= Task brief =
Reproduce exactly, and only, the lines below from the one containing "run 2: per-layer" through the one containing "internal, mW |".

= Saved data entries =
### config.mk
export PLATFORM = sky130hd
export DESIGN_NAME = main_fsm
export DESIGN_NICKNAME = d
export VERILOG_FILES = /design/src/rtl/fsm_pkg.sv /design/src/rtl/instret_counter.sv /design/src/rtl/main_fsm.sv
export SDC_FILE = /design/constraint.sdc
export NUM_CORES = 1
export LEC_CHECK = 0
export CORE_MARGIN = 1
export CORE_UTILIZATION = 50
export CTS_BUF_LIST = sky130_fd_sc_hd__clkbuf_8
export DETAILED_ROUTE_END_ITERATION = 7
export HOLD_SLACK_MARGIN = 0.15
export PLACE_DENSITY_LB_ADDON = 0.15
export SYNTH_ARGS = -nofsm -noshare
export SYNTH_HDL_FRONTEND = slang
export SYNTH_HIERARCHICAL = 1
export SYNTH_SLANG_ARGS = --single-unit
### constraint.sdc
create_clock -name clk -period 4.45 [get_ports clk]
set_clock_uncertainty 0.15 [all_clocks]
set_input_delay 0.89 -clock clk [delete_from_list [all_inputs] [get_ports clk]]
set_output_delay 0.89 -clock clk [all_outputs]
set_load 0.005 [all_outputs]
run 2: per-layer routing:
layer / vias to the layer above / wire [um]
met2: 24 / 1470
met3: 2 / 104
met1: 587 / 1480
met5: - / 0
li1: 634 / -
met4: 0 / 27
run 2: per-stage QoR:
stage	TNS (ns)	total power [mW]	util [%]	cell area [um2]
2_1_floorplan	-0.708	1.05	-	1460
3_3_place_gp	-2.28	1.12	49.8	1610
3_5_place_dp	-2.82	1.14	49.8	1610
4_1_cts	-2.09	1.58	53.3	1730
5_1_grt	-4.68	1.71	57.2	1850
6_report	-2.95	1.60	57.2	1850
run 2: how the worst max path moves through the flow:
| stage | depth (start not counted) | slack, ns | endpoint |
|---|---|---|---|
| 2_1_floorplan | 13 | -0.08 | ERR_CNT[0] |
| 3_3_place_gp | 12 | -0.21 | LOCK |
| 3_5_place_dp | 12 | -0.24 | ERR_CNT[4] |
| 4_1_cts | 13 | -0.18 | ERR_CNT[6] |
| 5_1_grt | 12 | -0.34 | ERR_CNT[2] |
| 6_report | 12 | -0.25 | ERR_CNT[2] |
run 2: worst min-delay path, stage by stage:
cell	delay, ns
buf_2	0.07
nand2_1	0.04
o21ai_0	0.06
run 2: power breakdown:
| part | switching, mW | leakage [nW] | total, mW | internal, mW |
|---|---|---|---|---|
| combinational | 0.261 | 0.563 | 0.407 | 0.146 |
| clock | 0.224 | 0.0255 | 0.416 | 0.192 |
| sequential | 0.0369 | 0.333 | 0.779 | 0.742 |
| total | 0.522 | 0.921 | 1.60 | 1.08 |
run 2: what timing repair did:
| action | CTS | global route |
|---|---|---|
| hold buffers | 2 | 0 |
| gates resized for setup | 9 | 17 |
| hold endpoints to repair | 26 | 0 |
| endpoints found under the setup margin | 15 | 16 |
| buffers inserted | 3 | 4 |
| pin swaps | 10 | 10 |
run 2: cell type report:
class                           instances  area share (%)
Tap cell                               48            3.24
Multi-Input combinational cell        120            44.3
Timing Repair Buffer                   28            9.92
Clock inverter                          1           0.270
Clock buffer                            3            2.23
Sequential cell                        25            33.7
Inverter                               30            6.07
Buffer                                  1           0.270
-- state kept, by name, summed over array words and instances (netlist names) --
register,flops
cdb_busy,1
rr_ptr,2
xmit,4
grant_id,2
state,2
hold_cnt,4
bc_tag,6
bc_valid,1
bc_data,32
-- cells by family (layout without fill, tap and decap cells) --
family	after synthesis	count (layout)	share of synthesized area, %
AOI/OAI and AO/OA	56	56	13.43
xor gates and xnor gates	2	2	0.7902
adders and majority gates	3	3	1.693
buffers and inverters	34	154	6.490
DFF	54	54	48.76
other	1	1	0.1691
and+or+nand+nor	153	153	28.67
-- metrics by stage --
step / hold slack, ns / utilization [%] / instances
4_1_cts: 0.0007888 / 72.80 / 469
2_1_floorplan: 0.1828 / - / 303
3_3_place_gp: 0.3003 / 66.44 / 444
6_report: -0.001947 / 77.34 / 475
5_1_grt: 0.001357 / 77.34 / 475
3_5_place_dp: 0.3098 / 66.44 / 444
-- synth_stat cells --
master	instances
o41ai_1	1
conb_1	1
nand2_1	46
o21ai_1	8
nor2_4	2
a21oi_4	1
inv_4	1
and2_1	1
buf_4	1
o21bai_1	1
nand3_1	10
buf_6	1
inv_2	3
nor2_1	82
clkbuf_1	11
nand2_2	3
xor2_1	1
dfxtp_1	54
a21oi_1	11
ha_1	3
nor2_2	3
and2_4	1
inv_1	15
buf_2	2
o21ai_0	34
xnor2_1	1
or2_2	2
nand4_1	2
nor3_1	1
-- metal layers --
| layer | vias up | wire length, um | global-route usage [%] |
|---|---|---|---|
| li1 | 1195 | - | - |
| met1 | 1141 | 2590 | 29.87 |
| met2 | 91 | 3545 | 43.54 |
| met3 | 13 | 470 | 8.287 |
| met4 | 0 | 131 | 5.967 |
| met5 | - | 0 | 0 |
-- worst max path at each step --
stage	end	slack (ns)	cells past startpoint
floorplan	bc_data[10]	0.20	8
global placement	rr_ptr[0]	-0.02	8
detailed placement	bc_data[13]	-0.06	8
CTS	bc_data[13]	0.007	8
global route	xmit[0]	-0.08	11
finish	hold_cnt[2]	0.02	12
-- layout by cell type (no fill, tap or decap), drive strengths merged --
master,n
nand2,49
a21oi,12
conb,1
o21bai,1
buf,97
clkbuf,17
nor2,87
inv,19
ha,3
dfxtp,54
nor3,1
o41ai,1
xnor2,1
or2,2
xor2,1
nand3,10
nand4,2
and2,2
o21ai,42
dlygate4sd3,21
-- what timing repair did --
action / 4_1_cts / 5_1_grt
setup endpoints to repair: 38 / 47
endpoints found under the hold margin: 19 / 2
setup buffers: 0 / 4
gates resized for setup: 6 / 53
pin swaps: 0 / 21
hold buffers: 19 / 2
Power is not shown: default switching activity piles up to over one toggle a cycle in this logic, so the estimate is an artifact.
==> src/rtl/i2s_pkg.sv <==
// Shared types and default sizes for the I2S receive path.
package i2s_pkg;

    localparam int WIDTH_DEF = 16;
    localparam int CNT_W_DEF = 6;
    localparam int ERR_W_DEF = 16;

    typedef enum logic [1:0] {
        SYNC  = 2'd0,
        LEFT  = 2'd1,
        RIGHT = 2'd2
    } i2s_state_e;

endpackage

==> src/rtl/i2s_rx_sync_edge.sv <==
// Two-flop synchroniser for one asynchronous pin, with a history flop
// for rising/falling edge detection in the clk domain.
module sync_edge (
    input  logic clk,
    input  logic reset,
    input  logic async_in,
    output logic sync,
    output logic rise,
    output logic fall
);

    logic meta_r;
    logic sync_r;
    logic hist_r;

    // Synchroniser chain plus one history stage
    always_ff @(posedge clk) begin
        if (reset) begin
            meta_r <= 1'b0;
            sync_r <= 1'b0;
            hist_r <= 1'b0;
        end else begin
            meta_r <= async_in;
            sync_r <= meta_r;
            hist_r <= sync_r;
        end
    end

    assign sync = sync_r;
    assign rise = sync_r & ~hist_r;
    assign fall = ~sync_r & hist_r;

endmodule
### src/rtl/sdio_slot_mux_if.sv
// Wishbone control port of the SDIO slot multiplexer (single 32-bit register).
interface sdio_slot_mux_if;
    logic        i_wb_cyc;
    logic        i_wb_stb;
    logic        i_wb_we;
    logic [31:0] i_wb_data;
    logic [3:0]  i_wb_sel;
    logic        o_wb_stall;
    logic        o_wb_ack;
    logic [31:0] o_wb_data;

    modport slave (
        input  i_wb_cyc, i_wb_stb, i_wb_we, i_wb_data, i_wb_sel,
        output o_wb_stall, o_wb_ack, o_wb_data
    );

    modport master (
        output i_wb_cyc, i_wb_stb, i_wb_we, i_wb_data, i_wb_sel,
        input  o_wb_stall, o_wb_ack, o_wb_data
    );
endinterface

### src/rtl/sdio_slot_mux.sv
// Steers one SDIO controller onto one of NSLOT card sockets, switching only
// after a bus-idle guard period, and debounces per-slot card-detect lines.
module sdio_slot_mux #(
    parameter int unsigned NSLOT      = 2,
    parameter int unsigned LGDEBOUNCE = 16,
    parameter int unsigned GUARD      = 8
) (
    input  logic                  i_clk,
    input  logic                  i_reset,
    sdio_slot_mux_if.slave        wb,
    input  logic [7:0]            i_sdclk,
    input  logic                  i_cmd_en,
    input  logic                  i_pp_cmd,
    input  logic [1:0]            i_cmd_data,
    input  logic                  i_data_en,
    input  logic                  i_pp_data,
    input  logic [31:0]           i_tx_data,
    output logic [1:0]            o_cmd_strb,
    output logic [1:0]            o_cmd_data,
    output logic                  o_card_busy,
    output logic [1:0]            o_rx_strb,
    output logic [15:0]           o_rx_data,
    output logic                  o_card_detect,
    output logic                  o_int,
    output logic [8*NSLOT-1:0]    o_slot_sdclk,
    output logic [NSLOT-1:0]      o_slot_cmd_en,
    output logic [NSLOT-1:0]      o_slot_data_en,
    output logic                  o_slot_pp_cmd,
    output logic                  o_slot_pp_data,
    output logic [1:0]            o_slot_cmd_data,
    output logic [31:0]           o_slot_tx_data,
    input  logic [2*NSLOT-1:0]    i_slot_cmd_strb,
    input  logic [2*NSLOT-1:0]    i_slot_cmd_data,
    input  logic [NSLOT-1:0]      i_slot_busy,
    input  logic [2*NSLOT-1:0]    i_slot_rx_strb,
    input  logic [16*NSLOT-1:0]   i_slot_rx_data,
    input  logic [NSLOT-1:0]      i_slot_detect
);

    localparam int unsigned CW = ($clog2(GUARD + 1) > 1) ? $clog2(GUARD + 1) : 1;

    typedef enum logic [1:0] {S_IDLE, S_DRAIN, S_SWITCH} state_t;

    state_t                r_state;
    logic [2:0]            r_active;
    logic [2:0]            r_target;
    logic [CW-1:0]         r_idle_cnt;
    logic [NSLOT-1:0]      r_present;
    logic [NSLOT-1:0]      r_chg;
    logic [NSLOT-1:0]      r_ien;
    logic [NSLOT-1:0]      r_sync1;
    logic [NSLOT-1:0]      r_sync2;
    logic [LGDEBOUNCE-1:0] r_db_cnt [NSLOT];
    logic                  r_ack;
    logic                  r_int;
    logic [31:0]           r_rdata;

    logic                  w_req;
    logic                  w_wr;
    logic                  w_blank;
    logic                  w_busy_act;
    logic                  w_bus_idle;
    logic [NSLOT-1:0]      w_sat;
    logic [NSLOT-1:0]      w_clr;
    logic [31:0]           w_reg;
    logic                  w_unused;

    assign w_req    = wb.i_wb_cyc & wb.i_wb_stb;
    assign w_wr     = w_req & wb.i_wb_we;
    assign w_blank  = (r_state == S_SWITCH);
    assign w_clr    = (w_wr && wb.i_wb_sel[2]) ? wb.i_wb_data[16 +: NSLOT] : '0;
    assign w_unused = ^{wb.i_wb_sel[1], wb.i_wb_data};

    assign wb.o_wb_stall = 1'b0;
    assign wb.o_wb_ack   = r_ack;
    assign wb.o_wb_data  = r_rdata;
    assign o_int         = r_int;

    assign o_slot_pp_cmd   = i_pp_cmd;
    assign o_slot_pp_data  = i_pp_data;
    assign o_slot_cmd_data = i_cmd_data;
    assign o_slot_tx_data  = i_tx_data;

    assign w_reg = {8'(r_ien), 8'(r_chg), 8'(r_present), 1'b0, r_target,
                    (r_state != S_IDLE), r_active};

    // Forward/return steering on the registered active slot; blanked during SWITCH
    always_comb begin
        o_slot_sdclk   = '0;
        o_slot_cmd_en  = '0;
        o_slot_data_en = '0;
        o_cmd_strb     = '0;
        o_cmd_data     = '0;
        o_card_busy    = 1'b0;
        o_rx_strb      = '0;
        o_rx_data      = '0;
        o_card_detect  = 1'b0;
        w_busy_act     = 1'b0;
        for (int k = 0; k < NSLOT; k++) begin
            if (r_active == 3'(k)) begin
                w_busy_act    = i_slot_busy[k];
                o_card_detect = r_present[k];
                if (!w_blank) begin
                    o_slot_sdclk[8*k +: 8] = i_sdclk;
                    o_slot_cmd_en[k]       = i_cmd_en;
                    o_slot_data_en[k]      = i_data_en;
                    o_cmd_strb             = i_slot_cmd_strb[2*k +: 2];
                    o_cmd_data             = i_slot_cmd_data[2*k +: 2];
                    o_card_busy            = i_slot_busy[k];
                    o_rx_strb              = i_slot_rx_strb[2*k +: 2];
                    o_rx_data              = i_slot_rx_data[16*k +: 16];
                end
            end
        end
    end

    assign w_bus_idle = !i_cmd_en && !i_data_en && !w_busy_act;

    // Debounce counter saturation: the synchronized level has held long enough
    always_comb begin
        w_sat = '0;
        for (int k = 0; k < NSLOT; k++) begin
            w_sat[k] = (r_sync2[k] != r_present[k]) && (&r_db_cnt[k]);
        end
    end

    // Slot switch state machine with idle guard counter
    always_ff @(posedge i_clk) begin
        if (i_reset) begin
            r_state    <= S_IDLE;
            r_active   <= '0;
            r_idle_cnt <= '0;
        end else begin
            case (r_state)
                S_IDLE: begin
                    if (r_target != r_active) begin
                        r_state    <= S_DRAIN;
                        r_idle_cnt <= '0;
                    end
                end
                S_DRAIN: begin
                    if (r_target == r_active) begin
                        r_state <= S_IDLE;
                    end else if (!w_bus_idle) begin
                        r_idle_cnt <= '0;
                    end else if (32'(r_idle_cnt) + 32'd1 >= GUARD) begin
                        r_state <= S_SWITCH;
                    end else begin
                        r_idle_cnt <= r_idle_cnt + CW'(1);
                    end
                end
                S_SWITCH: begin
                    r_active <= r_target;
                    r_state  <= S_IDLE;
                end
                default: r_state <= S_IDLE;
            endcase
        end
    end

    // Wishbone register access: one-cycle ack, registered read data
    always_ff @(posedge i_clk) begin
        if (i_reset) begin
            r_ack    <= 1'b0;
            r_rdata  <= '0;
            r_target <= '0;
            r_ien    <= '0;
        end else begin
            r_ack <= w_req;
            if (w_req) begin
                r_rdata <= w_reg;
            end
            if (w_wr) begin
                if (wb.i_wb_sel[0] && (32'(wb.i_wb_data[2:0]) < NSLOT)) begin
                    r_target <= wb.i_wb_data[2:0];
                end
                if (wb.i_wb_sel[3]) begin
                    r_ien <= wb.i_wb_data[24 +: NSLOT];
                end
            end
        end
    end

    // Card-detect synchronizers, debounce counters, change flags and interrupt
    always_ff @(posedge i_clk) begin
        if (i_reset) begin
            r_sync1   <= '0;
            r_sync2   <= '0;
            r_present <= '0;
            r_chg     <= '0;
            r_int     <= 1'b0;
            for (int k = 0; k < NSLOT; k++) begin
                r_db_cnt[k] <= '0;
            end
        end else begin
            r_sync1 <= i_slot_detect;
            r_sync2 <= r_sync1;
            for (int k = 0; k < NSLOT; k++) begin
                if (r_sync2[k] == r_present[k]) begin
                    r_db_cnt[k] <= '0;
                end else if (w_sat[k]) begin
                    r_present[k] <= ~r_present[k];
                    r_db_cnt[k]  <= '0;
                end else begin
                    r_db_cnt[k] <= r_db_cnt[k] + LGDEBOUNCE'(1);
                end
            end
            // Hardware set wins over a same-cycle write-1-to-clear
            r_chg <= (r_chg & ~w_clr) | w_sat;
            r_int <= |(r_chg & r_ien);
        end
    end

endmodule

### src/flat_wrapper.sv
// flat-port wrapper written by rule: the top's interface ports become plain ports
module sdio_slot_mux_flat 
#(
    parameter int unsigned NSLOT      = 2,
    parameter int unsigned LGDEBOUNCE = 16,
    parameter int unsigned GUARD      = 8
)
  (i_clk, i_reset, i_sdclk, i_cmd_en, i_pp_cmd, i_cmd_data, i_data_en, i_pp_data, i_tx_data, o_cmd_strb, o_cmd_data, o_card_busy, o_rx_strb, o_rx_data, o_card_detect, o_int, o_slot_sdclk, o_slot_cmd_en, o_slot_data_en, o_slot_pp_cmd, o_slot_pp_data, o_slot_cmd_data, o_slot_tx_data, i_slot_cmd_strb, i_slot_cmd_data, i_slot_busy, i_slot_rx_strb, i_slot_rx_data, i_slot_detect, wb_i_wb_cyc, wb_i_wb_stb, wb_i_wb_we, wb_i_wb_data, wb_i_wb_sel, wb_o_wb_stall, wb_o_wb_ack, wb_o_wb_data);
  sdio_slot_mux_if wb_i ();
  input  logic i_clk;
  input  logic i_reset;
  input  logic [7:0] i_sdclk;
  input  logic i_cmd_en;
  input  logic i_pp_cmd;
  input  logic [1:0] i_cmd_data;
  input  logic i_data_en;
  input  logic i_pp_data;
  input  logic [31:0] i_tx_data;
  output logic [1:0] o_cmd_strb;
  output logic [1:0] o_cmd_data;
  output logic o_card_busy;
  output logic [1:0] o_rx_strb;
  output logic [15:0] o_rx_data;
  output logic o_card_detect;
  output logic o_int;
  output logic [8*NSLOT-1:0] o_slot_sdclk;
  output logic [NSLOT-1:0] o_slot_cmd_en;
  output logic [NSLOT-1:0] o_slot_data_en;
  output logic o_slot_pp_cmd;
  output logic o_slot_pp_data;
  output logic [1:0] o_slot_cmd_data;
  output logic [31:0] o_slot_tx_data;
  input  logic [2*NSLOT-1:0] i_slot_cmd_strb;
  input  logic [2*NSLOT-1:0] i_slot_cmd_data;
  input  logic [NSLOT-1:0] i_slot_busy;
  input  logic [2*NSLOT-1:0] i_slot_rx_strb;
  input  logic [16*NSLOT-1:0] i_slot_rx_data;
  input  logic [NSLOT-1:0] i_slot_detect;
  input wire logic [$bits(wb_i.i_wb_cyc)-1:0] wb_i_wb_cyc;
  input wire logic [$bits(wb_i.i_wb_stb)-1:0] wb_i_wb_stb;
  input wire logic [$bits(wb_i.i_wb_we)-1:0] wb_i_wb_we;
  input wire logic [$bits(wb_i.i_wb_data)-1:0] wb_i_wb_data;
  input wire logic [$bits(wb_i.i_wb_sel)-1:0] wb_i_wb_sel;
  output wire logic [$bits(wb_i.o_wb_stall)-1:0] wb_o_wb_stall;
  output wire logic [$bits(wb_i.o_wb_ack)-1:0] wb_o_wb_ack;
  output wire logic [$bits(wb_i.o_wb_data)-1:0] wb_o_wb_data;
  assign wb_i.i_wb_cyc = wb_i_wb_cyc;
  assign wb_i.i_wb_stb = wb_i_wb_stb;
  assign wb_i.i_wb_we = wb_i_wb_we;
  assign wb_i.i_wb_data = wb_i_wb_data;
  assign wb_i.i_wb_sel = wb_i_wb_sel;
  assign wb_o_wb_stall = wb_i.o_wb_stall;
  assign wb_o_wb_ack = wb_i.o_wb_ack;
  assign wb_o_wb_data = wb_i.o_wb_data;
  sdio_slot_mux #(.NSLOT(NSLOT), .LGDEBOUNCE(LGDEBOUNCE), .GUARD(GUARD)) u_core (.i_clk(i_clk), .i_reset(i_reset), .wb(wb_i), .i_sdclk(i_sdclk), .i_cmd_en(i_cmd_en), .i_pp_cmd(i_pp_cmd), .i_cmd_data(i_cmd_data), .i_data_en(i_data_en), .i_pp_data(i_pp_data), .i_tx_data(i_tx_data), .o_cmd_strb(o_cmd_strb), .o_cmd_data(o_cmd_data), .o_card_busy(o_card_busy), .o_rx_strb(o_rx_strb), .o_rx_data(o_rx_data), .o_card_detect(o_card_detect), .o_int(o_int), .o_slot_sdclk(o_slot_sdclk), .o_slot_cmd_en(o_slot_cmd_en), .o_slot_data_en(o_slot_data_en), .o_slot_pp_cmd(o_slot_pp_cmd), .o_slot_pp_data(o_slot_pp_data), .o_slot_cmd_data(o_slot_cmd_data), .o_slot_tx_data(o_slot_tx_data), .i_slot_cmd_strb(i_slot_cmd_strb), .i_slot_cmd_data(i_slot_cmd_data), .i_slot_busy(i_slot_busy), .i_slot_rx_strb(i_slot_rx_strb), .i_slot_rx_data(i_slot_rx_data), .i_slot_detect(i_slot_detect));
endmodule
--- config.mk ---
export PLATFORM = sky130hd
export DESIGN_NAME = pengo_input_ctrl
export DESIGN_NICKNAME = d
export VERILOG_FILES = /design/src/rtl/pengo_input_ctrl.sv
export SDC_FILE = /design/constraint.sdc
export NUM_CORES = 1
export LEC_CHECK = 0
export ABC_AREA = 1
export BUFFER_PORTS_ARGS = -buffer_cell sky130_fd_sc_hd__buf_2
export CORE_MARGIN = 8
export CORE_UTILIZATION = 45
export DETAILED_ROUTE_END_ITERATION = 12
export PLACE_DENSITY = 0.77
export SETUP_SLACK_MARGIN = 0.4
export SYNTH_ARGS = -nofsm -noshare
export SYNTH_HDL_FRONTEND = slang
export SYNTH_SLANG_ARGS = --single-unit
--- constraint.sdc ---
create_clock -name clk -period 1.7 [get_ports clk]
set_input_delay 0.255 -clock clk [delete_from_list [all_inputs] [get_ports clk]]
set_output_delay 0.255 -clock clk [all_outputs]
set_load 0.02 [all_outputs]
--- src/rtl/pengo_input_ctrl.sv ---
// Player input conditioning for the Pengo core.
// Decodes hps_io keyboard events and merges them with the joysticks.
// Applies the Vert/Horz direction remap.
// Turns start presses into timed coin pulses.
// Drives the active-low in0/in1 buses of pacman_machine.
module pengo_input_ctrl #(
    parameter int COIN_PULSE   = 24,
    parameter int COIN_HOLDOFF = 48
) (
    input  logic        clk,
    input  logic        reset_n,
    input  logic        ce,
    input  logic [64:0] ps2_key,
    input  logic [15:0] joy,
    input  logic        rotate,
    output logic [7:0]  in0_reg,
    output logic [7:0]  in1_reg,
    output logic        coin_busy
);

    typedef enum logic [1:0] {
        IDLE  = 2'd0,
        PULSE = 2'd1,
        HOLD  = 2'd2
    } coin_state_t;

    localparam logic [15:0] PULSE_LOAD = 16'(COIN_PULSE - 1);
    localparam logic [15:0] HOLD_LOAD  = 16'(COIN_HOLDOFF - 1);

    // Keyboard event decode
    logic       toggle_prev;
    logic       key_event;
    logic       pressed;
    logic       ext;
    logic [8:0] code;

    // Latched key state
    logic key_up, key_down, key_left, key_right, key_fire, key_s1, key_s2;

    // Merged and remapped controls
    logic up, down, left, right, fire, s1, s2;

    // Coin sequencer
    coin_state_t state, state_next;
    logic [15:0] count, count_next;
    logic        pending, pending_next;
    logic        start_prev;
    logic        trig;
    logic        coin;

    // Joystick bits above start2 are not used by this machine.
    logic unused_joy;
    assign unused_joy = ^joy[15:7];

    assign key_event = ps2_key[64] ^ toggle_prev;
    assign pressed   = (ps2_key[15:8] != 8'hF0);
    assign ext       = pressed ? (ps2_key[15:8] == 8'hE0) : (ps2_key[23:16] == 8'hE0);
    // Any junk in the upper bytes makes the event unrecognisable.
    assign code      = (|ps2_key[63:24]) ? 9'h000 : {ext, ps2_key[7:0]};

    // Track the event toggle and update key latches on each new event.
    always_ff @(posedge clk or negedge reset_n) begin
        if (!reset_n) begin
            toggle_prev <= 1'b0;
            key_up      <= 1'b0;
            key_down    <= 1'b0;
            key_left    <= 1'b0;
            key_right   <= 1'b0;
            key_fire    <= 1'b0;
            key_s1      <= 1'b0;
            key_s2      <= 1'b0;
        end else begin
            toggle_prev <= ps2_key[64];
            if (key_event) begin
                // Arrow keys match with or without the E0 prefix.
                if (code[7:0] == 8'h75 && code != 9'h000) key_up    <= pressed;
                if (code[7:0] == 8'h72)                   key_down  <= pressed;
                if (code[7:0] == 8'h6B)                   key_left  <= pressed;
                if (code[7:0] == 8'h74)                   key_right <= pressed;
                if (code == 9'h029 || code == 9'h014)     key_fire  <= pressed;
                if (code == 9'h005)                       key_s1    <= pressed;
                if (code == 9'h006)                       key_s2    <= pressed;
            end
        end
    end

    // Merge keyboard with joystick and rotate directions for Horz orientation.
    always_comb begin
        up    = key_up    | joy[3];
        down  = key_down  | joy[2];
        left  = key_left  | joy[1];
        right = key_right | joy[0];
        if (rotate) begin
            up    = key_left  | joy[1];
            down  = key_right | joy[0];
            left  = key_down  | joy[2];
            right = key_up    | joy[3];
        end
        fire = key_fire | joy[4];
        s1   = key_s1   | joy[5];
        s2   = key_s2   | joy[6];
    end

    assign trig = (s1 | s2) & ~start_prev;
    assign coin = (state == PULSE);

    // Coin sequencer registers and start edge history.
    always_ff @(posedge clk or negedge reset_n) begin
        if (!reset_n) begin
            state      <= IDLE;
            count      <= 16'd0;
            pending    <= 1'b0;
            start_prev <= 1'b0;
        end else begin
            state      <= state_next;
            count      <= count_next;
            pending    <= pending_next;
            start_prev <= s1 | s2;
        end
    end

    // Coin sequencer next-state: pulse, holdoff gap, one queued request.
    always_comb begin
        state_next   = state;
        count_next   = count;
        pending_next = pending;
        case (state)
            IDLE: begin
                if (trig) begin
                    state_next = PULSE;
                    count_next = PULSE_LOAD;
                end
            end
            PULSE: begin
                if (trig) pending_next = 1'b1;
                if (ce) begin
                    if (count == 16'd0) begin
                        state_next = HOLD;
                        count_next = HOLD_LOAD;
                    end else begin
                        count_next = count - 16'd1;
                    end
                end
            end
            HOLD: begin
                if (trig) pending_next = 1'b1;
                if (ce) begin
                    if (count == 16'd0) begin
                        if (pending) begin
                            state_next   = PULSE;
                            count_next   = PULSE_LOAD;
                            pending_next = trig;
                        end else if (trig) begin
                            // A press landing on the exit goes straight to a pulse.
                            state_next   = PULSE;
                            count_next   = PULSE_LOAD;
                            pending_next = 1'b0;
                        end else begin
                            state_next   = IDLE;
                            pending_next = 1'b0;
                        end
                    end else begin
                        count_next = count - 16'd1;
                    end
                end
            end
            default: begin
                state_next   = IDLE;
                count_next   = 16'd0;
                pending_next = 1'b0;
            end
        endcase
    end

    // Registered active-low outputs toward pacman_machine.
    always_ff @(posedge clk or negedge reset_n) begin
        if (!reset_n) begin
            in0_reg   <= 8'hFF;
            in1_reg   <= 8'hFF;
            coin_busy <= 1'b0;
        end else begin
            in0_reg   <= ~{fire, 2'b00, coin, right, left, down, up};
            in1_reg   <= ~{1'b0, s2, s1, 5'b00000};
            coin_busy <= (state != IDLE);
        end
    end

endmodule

= Your response =
run 2: per-layer routing:
layer / vias to the layer above / wire [um]
met2: 24 / 1470
met3: 2 / 104
met1: 587 / 1480
met5: - / 0
li1: 634 / -
met4: 0 / 27
run 2: per-stage QoR:
stage	TNS (ns)	total power [mW]	util [%]	cell area [um2]
2_1_floorplan	-0.708	1.05	-	1460
3_3_place_gp	-2.28	1.12	49.8	1610
3_5_place_dp	-2.82	1.14	49.8	1610
4_1_cts	-2.09	1.58	53.3	1730
5_1_grt	-4.68	1.71	57.2	1850
6_report	-2.95	1.60	57.2	1850
run 2: how the worst max path moves through the flow:
| stage | depth (start not counted) | slack, ns | endpoint |
|---|---|---|---|
| 2_1_floorplan | 13 | -0.08 | ERR_CNT[0] |
| 3_3_place_gp | 12 | -0.21 | LOCK |
| 3_5_place_dp | 12 | -0.24 | ERR_CNT[4] |
| 4_1_cts | 13 | -0.18 | ERR_CNT[6] |
| 5_1_grt | 12 | -0.34 | ERR_CNT[2] |
| 6_report | 12 | -0.25 | ERR_CNT[2] |
run 2: worst min-delay path, stage by stage:
cell	delay, ns
buf_2	0.07
nand2_1	0.04
o21ai_0	0.06
run 2: power breakdown:
| part | switching, mW | leakage [nW] | total, mW | internal, mW |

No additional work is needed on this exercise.